## Task description
Once the line with "- The routed length" is found in the entries below, print it and each following line exactly, stopping after the line with "- The analysis attributes to net"; print nothing else.

[Saved data entries]
'''
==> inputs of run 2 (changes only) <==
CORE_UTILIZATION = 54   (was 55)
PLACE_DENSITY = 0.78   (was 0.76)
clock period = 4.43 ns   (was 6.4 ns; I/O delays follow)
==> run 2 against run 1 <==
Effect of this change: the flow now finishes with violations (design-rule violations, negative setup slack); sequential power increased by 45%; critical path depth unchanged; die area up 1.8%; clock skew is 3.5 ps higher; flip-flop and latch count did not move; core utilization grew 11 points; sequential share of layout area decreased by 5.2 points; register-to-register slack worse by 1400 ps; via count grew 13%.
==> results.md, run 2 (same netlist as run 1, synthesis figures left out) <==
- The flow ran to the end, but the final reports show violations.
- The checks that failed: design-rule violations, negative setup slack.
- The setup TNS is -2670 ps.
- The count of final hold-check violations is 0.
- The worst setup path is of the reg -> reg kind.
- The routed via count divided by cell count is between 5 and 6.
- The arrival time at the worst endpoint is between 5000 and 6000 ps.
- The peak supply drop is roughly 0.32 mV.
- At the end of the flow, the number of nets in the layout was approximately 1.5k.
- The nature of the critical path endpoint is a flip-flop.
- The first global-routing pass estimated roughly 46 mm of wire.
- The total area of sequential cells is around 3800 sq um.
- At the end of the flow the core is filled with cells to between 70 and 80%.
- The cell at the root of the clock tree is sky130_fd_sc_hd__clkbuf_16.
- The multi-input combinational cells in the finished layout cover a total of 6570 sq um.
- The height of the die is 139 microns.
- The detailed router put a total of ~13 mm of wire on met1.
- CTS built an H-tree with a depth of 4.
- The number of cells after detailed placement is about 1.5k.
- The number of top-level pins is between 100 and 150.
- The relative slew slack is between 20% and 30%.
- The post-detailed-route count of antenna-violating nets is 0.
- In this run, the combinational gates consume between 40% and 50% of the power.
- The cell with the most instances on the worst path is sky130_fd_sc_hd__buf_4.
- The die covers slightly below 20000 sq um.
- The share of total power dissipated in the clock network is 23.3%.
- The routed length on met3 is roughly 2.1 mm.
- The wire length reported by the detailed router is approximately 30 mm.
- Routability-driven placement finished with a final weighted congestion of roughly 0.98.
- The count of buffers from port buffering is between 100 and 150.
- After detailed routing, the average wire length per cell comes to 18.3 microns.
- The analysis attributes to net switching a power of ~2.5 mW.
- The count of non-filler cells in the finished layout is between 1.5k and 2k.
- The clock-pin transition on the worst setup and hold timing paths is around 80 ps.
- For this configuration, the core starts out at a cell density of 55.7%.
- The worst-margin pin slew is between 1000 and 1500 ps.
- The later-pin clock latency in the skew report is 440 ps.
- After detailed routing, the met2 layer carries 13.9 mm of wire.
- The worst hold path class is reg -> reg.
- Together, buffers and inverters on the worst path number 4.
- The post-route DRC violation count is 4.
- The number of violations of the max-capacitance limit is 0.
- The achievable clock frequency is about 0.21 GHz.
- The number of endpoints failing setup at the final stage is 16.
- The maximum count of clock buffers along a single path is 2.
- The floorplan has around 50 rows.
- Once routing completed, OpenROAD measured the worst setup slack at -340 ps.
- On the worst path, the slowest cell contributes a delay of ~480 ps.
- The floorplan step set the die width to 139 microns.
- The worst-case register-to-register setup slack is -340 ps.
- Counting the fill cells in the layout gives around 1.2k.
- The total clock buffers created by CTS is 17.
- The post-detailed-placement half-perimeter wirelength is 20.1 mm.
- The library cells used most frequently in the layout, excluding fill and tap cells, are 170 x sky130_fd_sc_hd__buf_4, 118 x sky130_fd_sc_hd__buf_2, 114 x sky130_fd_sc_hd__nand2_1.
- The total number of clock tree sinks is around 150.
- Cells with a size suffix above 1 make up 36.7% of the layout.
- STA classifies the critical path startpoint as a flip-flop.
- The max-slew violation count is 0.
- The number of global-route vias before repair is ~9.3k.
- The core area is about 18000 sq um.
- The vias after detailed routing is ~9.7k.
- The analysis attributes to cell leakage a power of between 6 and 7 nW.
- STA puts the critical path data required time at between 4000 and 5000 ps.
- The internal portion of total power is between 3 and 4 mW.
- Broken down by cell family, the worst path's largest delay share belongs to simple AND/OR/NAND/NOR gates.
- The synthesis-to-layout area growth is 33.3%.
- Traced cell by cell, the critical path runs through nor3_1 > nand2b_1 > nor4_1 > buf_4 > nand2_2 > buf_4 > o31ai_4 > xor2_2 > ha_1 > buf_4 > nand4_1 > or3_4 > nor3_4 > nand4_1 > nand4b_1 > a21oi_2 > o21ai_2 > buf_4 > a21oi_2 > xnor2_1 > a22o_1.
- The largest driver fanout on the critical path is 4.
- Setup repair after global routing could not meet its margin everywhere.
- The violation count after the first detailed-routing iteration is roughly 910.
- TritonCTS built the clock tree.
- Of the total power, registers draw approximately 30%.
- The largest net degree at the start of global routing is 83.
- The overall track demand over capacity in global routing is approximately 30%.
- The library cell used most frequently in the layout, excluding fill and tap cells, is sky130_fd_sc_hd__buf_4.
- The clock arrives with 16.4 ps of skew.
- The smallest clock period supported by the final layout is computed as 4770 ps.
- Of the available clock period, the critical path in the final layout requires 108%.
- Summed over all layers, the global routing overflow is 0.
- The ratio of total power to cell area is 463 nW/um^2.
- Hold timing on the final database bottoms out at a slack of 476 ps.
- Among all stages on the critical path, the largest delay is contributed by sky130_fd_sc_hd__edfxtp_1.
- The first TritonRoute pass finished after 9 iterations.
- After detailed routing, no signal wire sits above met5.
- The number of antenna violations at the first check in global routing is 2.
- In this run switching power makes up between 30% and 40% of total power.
`src/mstg_div.sv`:
```
// mstg_div: restoring divider, one quotient bit per cycle, flags quotients past 31 bits
// depends on nothing

module mstg_div (
    input  logic        clk,
    input  logic        rst_n,
    input  logic        start,
    input  logic [49:0] num,
    input  logic [33:0] den,
    output logic        done,
    output logic        ovf,
    output logic [30:0] quot
);

    logic        busy_reg, busy_next;
    logic        done_reg, done_next;
    logic [4:0]  cnt_reg, cnt_next;
    logic [49:0] rem_reg, rem_next;
    logic [63:0] dsh_reg, dsh_next;
    logic [30:0] q_reg, q_next;
    logic        ovf_reg, ovf_next;
    logic        fits;

    always_ff @(posedge clk or negedge rst_n)
    begin
        if (!rst_n)
        begin
            busy_reg <= 1'b0;
            done_reg <= 1'b0;
            cnt_reg  <= '0;
        end
        else
        begin
            busy_reg <= busy_next;
            done_reg <= done_next;
            cnt_reg  <= cnt_next;
        end
    end

    always_ff @(posedge clk)
    begin
        rem_reg <= rem_next;
        dsh_reg <= dsh_next;
        q_reg   <= q_next;
        ovf_reg <= ovf_next;
    end

    assign fits = {14'd0, rem_reg} >= dsh_reg;

    always_comb
    begin
        busy_next = busy_reg;
        done_next = 1'b0;
        cnt_next  = cnt_reg;
        rem_next  = rem_reg;
        dsh_next  = dsh_reg;
        q_next    = q_reg;
        ovf_next  = ovf_reg;
        if (start)
        begin
            busy_next = 1'b1;
            cnt_next  = '0;
            rem_next  = num;
            dsh_next  = {den, 30'd0};
            q_next    = '0;
            ovf_next  = {15'd0, num} >= {den, 31'd0};
        end
        else if (busy_reg)
        begin
            if (fits)
            begin
                rem_next = rem_reg - dsh_reg[49:0];
            end
            q_next   = {q_reg[29:0], fits};
            dsh_next = dsh_reg >> 1;
            cnt_next = cnt_reg + 5'd1;
            if (cnt_reg == 5'd30)
            begin
                busy_next = 1'b0;
                done_next = 1'b1;
            end
        end
    end

    assign done = done_reg;
    assign ovf  = ovf_reg;
    assign quot = q_reg;

endmodule

```
`config.mk`:
```
export PLATFORM = sky130hd
export DESIGN_NAME = mstg_div
export DESIGN_NICKNAME = d
export VERILOG_FILES = /design/src/mstg_div.sv
export SDC_FILE = /design/constraint.sdc
export NUM_CORES = 1
export LEC_CHECK = 0
export ABC_AREA = 1
export BUFFER_PORTS_ARGS = -buffer_cell sky130_fd_sc_hd__buf_2
export CORE_UTILIZATION = 55
export CTS_BUF_LIST = sky130_fd_sc_hd__clkbuf_16
export DETAILED_ROUTE_END_ITERATION = 6
export PLACE_DENSITY = 0.88
export RECOVER_POWER = 50
export SYNTH_ARGS = -nofsm -noshare
export SYNTH_HDL_FRONTEND = slang
export SYNTH_SLANG_ARGS = --single-unit
```
`constraint.sdc`:
```
create_clock -name clk -period 4.9 [get_ports clk]
set_input_delay 0.98 -clock clk [delete_from_list [all_inputs] [get_ports clk]]
set_output_delay 0.98 -clock clk [all_outputs]
set_load 0.01 [all_outputs]
```
==> summary.txt, run 1 <==
Setup path
  • R2R setup slack: between 1.5 and 2 ns
  • Critical Path RT: 4.97 ns
  • Crit path launch: start
  • Worst setup path endpoint: rem_reg[15]$_DFFE_PP_
  • Critical Path AT: around 3.8 ns
  • Worst R2R Path Depth: 14
  • Worst Setup Start Kind: input port
  • CP max FO: between 70 and 80
  • Critical path type: in2reg
  • Reg-to-Reg Start: rem_reg[31]$_DFFE_PP_
  • Worst setup EP type: flip-flop
  • RR Endpoint: rem_reg[41]$_DFFE_PP_

Synth
  • Top_reg_cell synth: edfxtp_1
  • Mapped Cells: between 1,500 and 2,000
  • Sequential share of the synthesized area: 36.6%
  • Synth async-reset ratio: around 4.6%
  • Top-count cell post-synth: nand2_1
  • Yosys warnings: 0
  • Synthesized flop and latch total: ~150
  • Syn avg cell area: around 7 µm²
  • Post-synthesis cell type count: 39
  • Synth top cells by count: nand2_1 (506), inv_1 (311), edfxtp_1 (85)
  • Mapped Area: 0.0108 mm²
  • EDFF count, synth: 85
  • Ranking of synthesized cells by area: edfxtp_1 (24%), nand2_1 (18%), dfxtp_1 (11%)
  • Yosys top cell area share: about a quarter
  • Synthesized Nets: ~1,700
  • Largest area contributor in the netlist: edfxtp_1

Floorplanning
  • Chip height: roughly 140 µm
  • Row cnt: 50
  • Initial core utilization: ~57%
  • IO Pins: 120
  • Core region area: 0.0190 mm²
  • Die X: approximately 140 µm
  • Die area: between 0.02 and 0.025 mm²

Timing
  • Period utilization: 76.0%
  • Slew @ Worst Pin: between 2 and 3 ns
  • Rel. slew slack: -99.8%
  • Final hold violations: 0
  • Worst Skew: approximately 0.010 ns
  • Final setup viols: 0
  • Unrepaired setup endpoints after global routing: false
  • Max Slew Vio Count: between 100 and 150
  • Maximum clock rate: 0.268 GHz
  • Final min period: 3.73 ns
  • Fin Setup TNS: 0 ns

Route
  • Post-route ant nets: 0
  • Total number of vias: between 10,000 and 15,000
  • Avg Vias per Cell: 5.39
  • Iter 0 DRT Violations: just over 800
  • First-pass iteration count of the detailed router: 5
  • DRC viols: 0
  • Avg WL per Cell: about 16 µm
  • Post-Route WL: about 31 mm

Global route
  • First-pass GRT wire length: 49.2 mm
  • Congestion Overflow GR: 0
  • Number of global-route vias before repair: 10,157
  • Antenna violations before repair: 1
  • Gr usage total: 31.6%
  • Largest net degree at the start of global routing: 72

Clock tree
  • H-tree levels: 4
  • Clk buf depth: 2
  • Clock latency on the worst-skew pair: around 0.45 ns
  • CTS root buf: clkbuf_16
  • Cts bufs inserted: 17
  • TritonCTS clock tree: done
  • Sink Count: 153
  • Clk slew on worst S/H paths: 0.08 ns
  • Post-CTS Resized: 0
  • Post-CTS Setup Bufs: 0
  • Hold_buf cts: 0

Placement
  • I/O Buffers: between 100 and 150
  • Final GP Congestion: about 1.0
  • HPWL after DPL: 23.5 mm

Layout
  • Layout area overhead: 13.2%
  • Fillers: approximately 1,700
  • # diodes: 0
  • Final net count: ~1,800
  • Layout cells sized above 1: 11.1%
  • Max reg flops: 64

Pwr
  • Power Density: between 300 and 400 mW/mm²
  • Total power: roughly 4000 µW
  • Max IR drop VDD: around 0.28 mV
  • Leakage Power: 0.00611 µW

Outcome
  • Failing checks: max-capacitance violations, max-slew violations
  • Outcome: finished with violations

Hold path
  • Tightest Hold Check Type: in2async

Flow run
  • MaxCap Viol Count: 2
## layout make-up
type	instances	area, µm²	share of cell area (%)
Sequential cell	153	3950	32.3
Timing Repair Buffer	124	583	4.77
Clock buffer	20	500	4.10
Tap cell	260	325	2.66
Multi-Input combinational cell	1049	5470	44.7
Inverter	336	1260	10.3
Clock inverter	12	135	1.11
## per-layer routing
metal  track usage (%)  vias up  wire length, µm
met4              13.5        0              961
met2              51.4      446            13900
met3              6.39       78             2700
met5                 0        -                0
met1              40.8     4800            13000
li1                  -     5216                -
## worst max-delay path: stages
cell and delay (ns):
clkbuf_1 0.22, clkbuf_1 2.16, o21ai_0 0.40
## through the flow
step / util (%) / hold slack, ns / setup slack [ns] / cells / cell area [µm²]
detailed placement: 61.5 / 0.457 / 1.66 / 1922 / 11700
finish: 64.5 / 0.407 / 1.17 / 1954 / 12200
floorplan: - / 0.432 / 1.77 / 1568 / 10800
CTS: 64.8 / 0.348 / 1.64 / 1954 / 12300
global route: 64.5 / 0.442 / 0.848 / 1954 / 12200
global placement: 61.5 / 0.445 / 1.73 / 1922 / 11700
## cell families after synthesis
group,count (synthesis),synth area share (%)
xor gates and xnor gates,15,1.22
adders and majority gates,72,8.41
DFF,153,36.6
AOI/OAI and AO/OA,194,10.4
and+or+nand+nor,768,30.6
buffers and inverters,366,12.8
## layout by cell type, fill, tap and decap left out, types with 49 or more instances in the layout
cell | Yosys | final
nand2_1 | 506 | 505
buf_2 | 7 | 84
nand3_1 | 79 | 79
a21oi_1 | 49 | 49
edfxtp_1 | 85 | 85
dfxtp_1 | 61 | 61
ha_1 | 71 | 71
inv_1 | 311 | 312
o22ai_1 | 75 | 75
nor2_1 | 78 | 79
## where the power goes
part / total [µW] / internal [µW] / switching (µW) / leakage [µW]
clock: 1420 / 773 / 646 / 0.000315
combinational: 1130 / 380 / 749 / 0.00433
sequential: 1480 / 1450 / 27.7 / 0.00146
## how the worst min path moves through the flow
stage	startpoint	cells past startpoint	endpoint
floorplan	dsh_reg[0]$_SDFFE_PP0P_	2	dsh_reg[0]$_SDFFE_PP0P_
global placement	quot[30]$_SDFFE_PP0P_	2	quot[30]$_SDFFE_PP0P_
detailed placement	quot[30]$_SDFFE_PP0P_	2	quot[30]$_SDFFE_PP0P_
CTS	rst_n	1	busy_reg$_DFF_PN0_
global route	rst_n	1	busy_reg$_DFF_PN0_
finish	rst_n	1	busy_reg$_DFF_PN0_
No activity file was read; power rests on OpenSTA's default activity.
==> run 2: changes to the inputs <==
--- a/config.mk
+++ b/config.mk
@@ -7,10 +7,10 @@
 export LEC_CHECK = 0
 export ABC_AREA = 1
 export BUFFER_PORTS_ARGS = -buffer_cell sky130_fd_sc_hd__buf_2
-export CORE_UTILIZATION = 55
+export CORE_UTILIZATION = 54
 export CTS_BUF_LIST = sky130_fd_sc_hd__clkbuf_16
 export DETAILED_ROUTE_END_ITERATION = 6
-export PLACE_DENSITY = 0.88
+export PLACE_DENSITY = 0.89
 export RECOVER_POWER = 50
 export SYNTH_ARGS = -nofsm -noshare
 export SYNTH_HDL_FRONTEND = slang
==> constraint.sdc (replaced) <==
create_clock -name clk -period 3.25 [get_ports clk]
set_input_delay 0.65 -clock clk [delete_from_list [all_inputs] [get_ports clk]]
set_output_delay 0.65 -clock clk [all_outputs]
set_load 0.01 [all_outputs]
==> run 2 against run 1 <==
The flow still finishes with violations (max-capacitance violations, max-slew violations). Register-to-register slack got worse by 1.2 ns. Cell count rose by 0.46%. Cell area grew 0.10%. Critical endpoint is now dsh_reg[2]$_SDFFE_PP0P_. Worst hold slack lost 0.31 ns. Largest cell class unchanged. Combinational power is 51% higher. Clock power increased by 44%. Via count rose by 0.84%. Setup slack worse by 0.72 ns. Non-clock buffer count is 4 higher.
==> summary.txt, run 2 (synthesis results as in run 1) <==
Outcome
  • Outcome: finished with violations
  • Failing checks: max-capacitance violations, max-slew violations

Clock tree
  • Hold_buf cts: 0
  • Clk buf depth: 2
  • Sink Count: 153
  • Clk slew on worst S/H paths: about 0.080 ns
  • CTS root buf: clkbuf_16
  • Post-CTS Resized: 0
  • Cts bufs inserted: 17
  • Post-CTS Setup Bufs: 0
  • TritonCTS clock tree: done
  • Clock latency on the worst-skew pair: approximately 0.45 ns
  • H-tree levels: 4

Setup path
  • R2R setup slack: approximately 0.45 ns
  • Worst R2R Path Depth: 5
  • Reg-to-Reg Start: busy_reg$_DFF_PN0_
  • Worst setup path endpoint: dsh_reg[2]$_SDFFE_PP0P_
  • CP max FO: 54
  • Crit path launch: busy_reg$_DFF_PN0_
  • Worst-path cell chain: inv_1, nor2_2, inv_1, clkbuf_4, o22ai_1
  • Critical Path AT: ~3.1 ns
  • Worst setup EP type: flip-flop
  • Critical path type: reg2reg
  • Slowest cell on the critical path: inv_1
  • Worst Setup Start Kind: flip-flop
  • Critical path's largest stage delay: 0.94 ns
  • Critical Path RT: 3.54 ns
  • Most used cell, CP: inv_1
  • RR Endpoint: dsh_reg[2]$_SDFFE_PP0P_

Timing
  • Final min period: roughly 2.8 ns
  • Maximum clock rate: 0.357 GHz
  • Period utilization: 86.2%
  • Slew @ Worst Pin: ~1.6 ns
  • Final hold violations: 0
  • Final setup viols: 0
  • Max Slew Vio Count: ~120
  • Worst Skew: around 0.018 ns
  • Unrepaired setup endpoints after global routing: false
  • Rel. slew slack: -8.31%
  • Fin Setup TNS: 0 ns
  • Setup ws final: ~0.45 ns

Route
  • Avg WL per Cell: between 15 and 20 µm
  • First-pass iteration count of the detailed router: 5
  • Iter 0 DRT Violations: 901
  • Post-Route WL: about 31 mm
  • Total number of vias: approximately 11,000
  • Avg Vias per Cell: roughly 5.4
  • DRC viols: 0
  • Post-route ant nets: 0

Layout
  • Layout area overhead: 13.3%
  • Final net count: ~1,800
  • Area of all placed cells without fillers: between 0.01 and 0.015 mm²
  • # diodes: 0
  • Most frequent cells in the layout: nand2_1 (506), inv_1 (314), edfxtp_1 (85), buf_2 (83), nand3_1 (79)
  • Most common cell after layout, fill and taps aside: nand2_1
  • Final design utilization: a little over three fifths
  • Layout cells sized above 1: between 10 and 15%
  • Max reg flops: 64

Global route
  • First-pass GRT wire length: about 51 mm
  • Congestion Overflow GR: 0
  • Largest net degree at the start of global routing: 55
  • Gr usage total: around 32%
  • Antenna violations before repair: 0
  • Number of global-route vias before repair: 10,143

Floorplanning
  • Row cnt: 51
  • Die area: just over 0.02 mm²
  • Die X: 143 µm
  • IO Pins: between 100 and 150
  • Core region area: around 0.020 mm²
  • Initial core utilization: 55.3%
  • Chip height: between 100 and 150 µm

Placement
  • Pre-CTS WS: 0.707 ns
  • Placed instance area: about 0.012 mm²
  • I/O Buffers: ~120
  • Final GP Congestion: between 1 and 1.5
  • HPWL after DPL: 24.2 mm

Pwr
  • Leakage Power: 0.00611 µW
  • Power Density: between 400 and 500 mW/mm²
  • Total power: approximately 6000 µW
  • Max IR drop VDD: between 0.3 and 0.4 mV

Flow run
  • MaxCap Viol Count: 3

Hold path
  • Tightest Hold Check Type: in2async
run 2: cell type report:
cell class / count / area, µm²
fill: 1761 / 7290
timing repair buffer: 128 / 621
tap: 265 / 332
sequential: 153 / 3950
clock inverter: 15 / 179
clock buffer: 17 / 425
multi-input combinational: 1049 / 5470
inverter: 336 / 1260
run 2: worst min path at each step:
stage                     startpoint                     end  depth (start not counted)
2_1_floorplan                  rst_n      busy_reg$_DFF_PN0_                          0
5_1_grt                        rst_n  cnt_reg[1]$_DFFE_PN0P_                          1
3_3_place_gp   quot[30]$_SDFFE_PP0P_   quot[30]$_SDFFE_PP0P_                          2
3_5_place_dp   quot[30]$_SDFFE_PP0P_   quot[30]$_SDFFE_PP0P_                          2
6_report                       rst_n  cnt_reg[1]$_DFFE_PN0P_                          1
4_1_cts                        rst_n  cnt_reg[1]$_DFFE_PN0P_                          1
run 2: critical path, delay by kind of cell, from the launching register on:
| family | cells | cell delay [ns] |
|---|---|---|
| buffers and inverters | 3 | 1.82 |
| DFF | 1 | 0.46 |
| and+or+nand+nor | 1 | 0.13 |
| AOI/OAI and AO/OA | 1 | 0.20 |
run 2: through the flow:
step / std cells / hold slack (ns)
finish: 1963 / 0.102
global route: 1963 / 0.126
CTS: 1963 / 0.0280
detailed placement: 1931 / 0.445
global placement: 1931 / 0.443
floorplan: 1568 / 0.354
run 2: metal layers:
layer / GRT usage [%] / vias up / share of wire, %
li1: - / 5218 / -
met1: 42.3 / 4876 / 42
met2: 53.2 / 466 / 47
met3: 5.13 / 69 / 8.3
met4: 11.4 / 0 / 2.7
met5: 0 / - / 0
run 2: power by group:
part           internal, µW  switching [µW]  total, µW
Sequential             2190            42.1       2230
Clock                  1040             993       2040
Combinational           574            1140       1710
==> run 3: changes to the inputs <==
--- a/config.mk
+++ b/config.mk
@@ -11,7 +11,7 @@
 export CTS_BUF_LIST = sky130_fd_sc_hd__clkbuf_16
 export DETAILED_ROUTE_END_ITERATION = 6
 export PLACE_DENSITY = 0.89
-export RECOVER_POWER = 50
+export RECOVER_POWER = 25
 export SYNTH_ARGS = -nofsm -noshare
 export SYNTH_HDL_FRONTEND = slang
 export SYNTH_SLANG_ARGS = --single-unit
==> run 3 against run 2 <==
Combinational power hardly changed. Largest cell class unchanged. First-iteration DRC count down 6.8%. Die area unchanged. Clock skew shrank 0.0052 ns. Worst hold slack better by 0.00066 ns. The run still ends with max-capacitance violations, max-slew violations left. Cell area is essentially flat. Setup slack better by 0.042 ns. Fmax increased by 1.5%. Clock power about the same.
==> summary.txt, run 3 (synthesis results as in run 1) <==
Placement
  • Final GP Congestion: between 1 and 1.5
  • HPWL after DPL: between 20 and 25 mm
  • I/O Buffers: between 100 and 150

Global route
  • Gr usage total: ~32%
  • Met2 Usage GRT: a little over half
  • Congestion Overflow GR: 0
  • GRT busiest layer: met2
  • Antenna violations before repair: 0
  • Number of global-route vias before repair: 10,143
  • Grt met1 use: between 40% and 50%
  • First-pass GRT wire length: just over 50 mm
  • Met3 Use GR: under 10%
  • Largest net degree at the start of global routing: 55

Clock tree
  • Hold_buf cts: 0
  • Cts bufs inserted: 17
  • Clock latency on the worst-skew pair: 0.44 ns
  • Sink Count: between 150 and 200
  • Clk slew on worst S/H paths: ~0.080 ns
  • CTS root buf: clkbuf_16
  • Clk buf depth: 2
  • Post-CTS Resized: 0
  • H-tree levels: 4
  • Post-CTS Setup Bufs: 0
  • TritonCTS clock tree: done

Timing
  • Hold slack final: between 0.1 and 0.15 ns
  • Rel. slew slack: -9.48%
  • Final hold violations: 0
  • Unrepaired setup endpoints after global routing: false
  • Max Slew Vio Count: 123
  • Maximum clock rate: ~0.36 GHz
  • Worst Skew: 0.0132 ns
  • Slew @ Worst Pin: between 1.5 and 2 ns
  • Final setup viols: 0
  • Fin Setup TNS: 0 ns
  • Final min period: 2.76 ns
  • Period utilization: a little over four fifths

Setup path
  • Critical Path AT: 3.05 ns
  • CP max FO: 50
  • Slowest cell on the critical path: inv_1
  • CP top delay family: buffers and inverters
  • Critical Path RT: about 3.5 ns
  • Crit path buf inv count: 3
  • Worst R2R Path Depth: 4
  • Critical path's largest stage delay: 1.21 ns
  • WP depth: 5
  • Worst-path cell chain: clkbuf_1, nor2_1, inv_1, buf_4, o22ai_1
  • Critical path type: in2reg
  • Worst Setup Start Kind: input port
  • Worst setup EP type: flip-flop

Outcome
  • Failing checks: max-capacitance violations, max-slew violations
  • Outcome: finished with violations

Floorplanning
  • Row cnt: approximately 50
  • Die area: around 0.02 mm²
  • Core region area: ~0.020 mm²
  • Initial core utilization: between 50% and 60%
  • Chip height: 143 µm
  • IO Pins: 120
  • Die X: 143 µm

Layout
  • # diodes: 0
  • Final net count: between 1,500 and 2,000
  • Area of the multi-input gates: approximately 0.0055 mm²
  • Most frequent cells in the layout: nand2_1 (505), inv_1 (312), edfxtp_1 (85), buf_2 (84), nand3_1 (79)
  • Fillers: between 1,500 and 2,000
  • Max reg flops: 64
  • Layout cells sized above 1: 11.3%
  • FF/Latch Area: 0.00395 mm²
  • Most common cell after layout, fill and taps aside: nand2_1
  • Layout area overhead: 13.3%

Route
  • Avg Vias per Cell: about 5.4
  • First-pass iteration count of the detailed router: 5
  • Iter 0 DRT Violations: 840
  • Post-Route WL: ~31 mm
  • DRC viols: 0
  • Avg WL per Cell: 16.0 µm
  • Total number of vias: ~11,000
  • Post-route ant nets: 0

Pwr
  • Leakage Power: approximately 0.006 µW
  • Max IR drop VDD: 0.395 mV
  • Power Density: just under 500 mW/mm²

Flow run
  • MaxCap Viol Count: 3

Hold path
  • Tightest Hold Check Type: in2async
[run 3: cell count changes in the layout (fill, tap and decap cells not counted)]
cell      delta
buf_2        +1
buf_4        +2
clkbuf_1     -1
clkbuf_2     -1
clkbuf_4     -1
inv_1        -2
inv_2        +2
nand2_1      -1
nand2_2      +1
[run 3: final cells by class]
class                   count  area share (%)
clock buffers              17            3.48
clock inverters            15            1.46
inverters                 336            10.3
multi-input cells        1049            44.7
flip-flops and latches    153            32.3
well taps                 265            2.71
repair buffers            128            5.10
[run 3: final timing paths]
check / from / end / slack, ns
min: rst_n / cnt_reg[3]$_DFFE_PN0P_ / 0.10
min reg2reg: dsh_reg[0]$_SDFFE_PP0P_ / dsh_reg[0]$_SDFFE_PP0P_ / 0.48
min in group clk: dsh_reg[0]$_SDFFE_PP0P_ / dsh_reg[0]$_SDFFE_PP0P_ / 0.48
max in group asynchronous: rst_n / busy_reg$_DFF_PN0_ / 2.86
max: start / dsh_reg[2]$_SDFFE_PP0P_ / 0.49
max reg2reg: busy_reg$_DFF_PN0_ / dsh_reg[2]$_SDFFE_PP0P_ / 0.51
[run 3: report_power, final]
group	internal [µW]	switching, µW
combinational	575	1140
clock	1040	997
sequential	2190	42.2
[run 3: metrics by stage]
step,setup WS (ns),std cells,utilization (%),cell area [µm²],power (µW)
finish,0.493,1963,62.7,12200,5990
global route,0.363,1963,62.7,12200,6280
CTS,0.681,1963,63.0,12300,5950
detailed placement,0.707,1931,59.9,11700,3930
global placement,0.797,1931,59.9,11700,3880
floorplan,0.116,1568,-,10800,3460
[run 3: metal layers]
| metal | vias to the layer above | part of all wire, % |
|---|---|---|
| li1 | 5215 | - |
| met1 | 4860 | 42 |
| met2 | 502 | 47 |
| met3 | 69 | 8.6 |
| met4 | 0 | 2.6 |
| met5 | - | 0 |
'''
## Task output
- The routed length on met3 is roughly 2.1 mm.
- The wire length reported by the detailed router is approximately 30 mm.
- Routability-driven placement finished with a final weighted congestion of roughly 0.98.
- The count of buffers from port buffering is between 100 and 150.
- After detailed routing, the average wire length per cell comes to 18.3 microns.
- The analysis attributes to net switching a power of ~2.5 mW.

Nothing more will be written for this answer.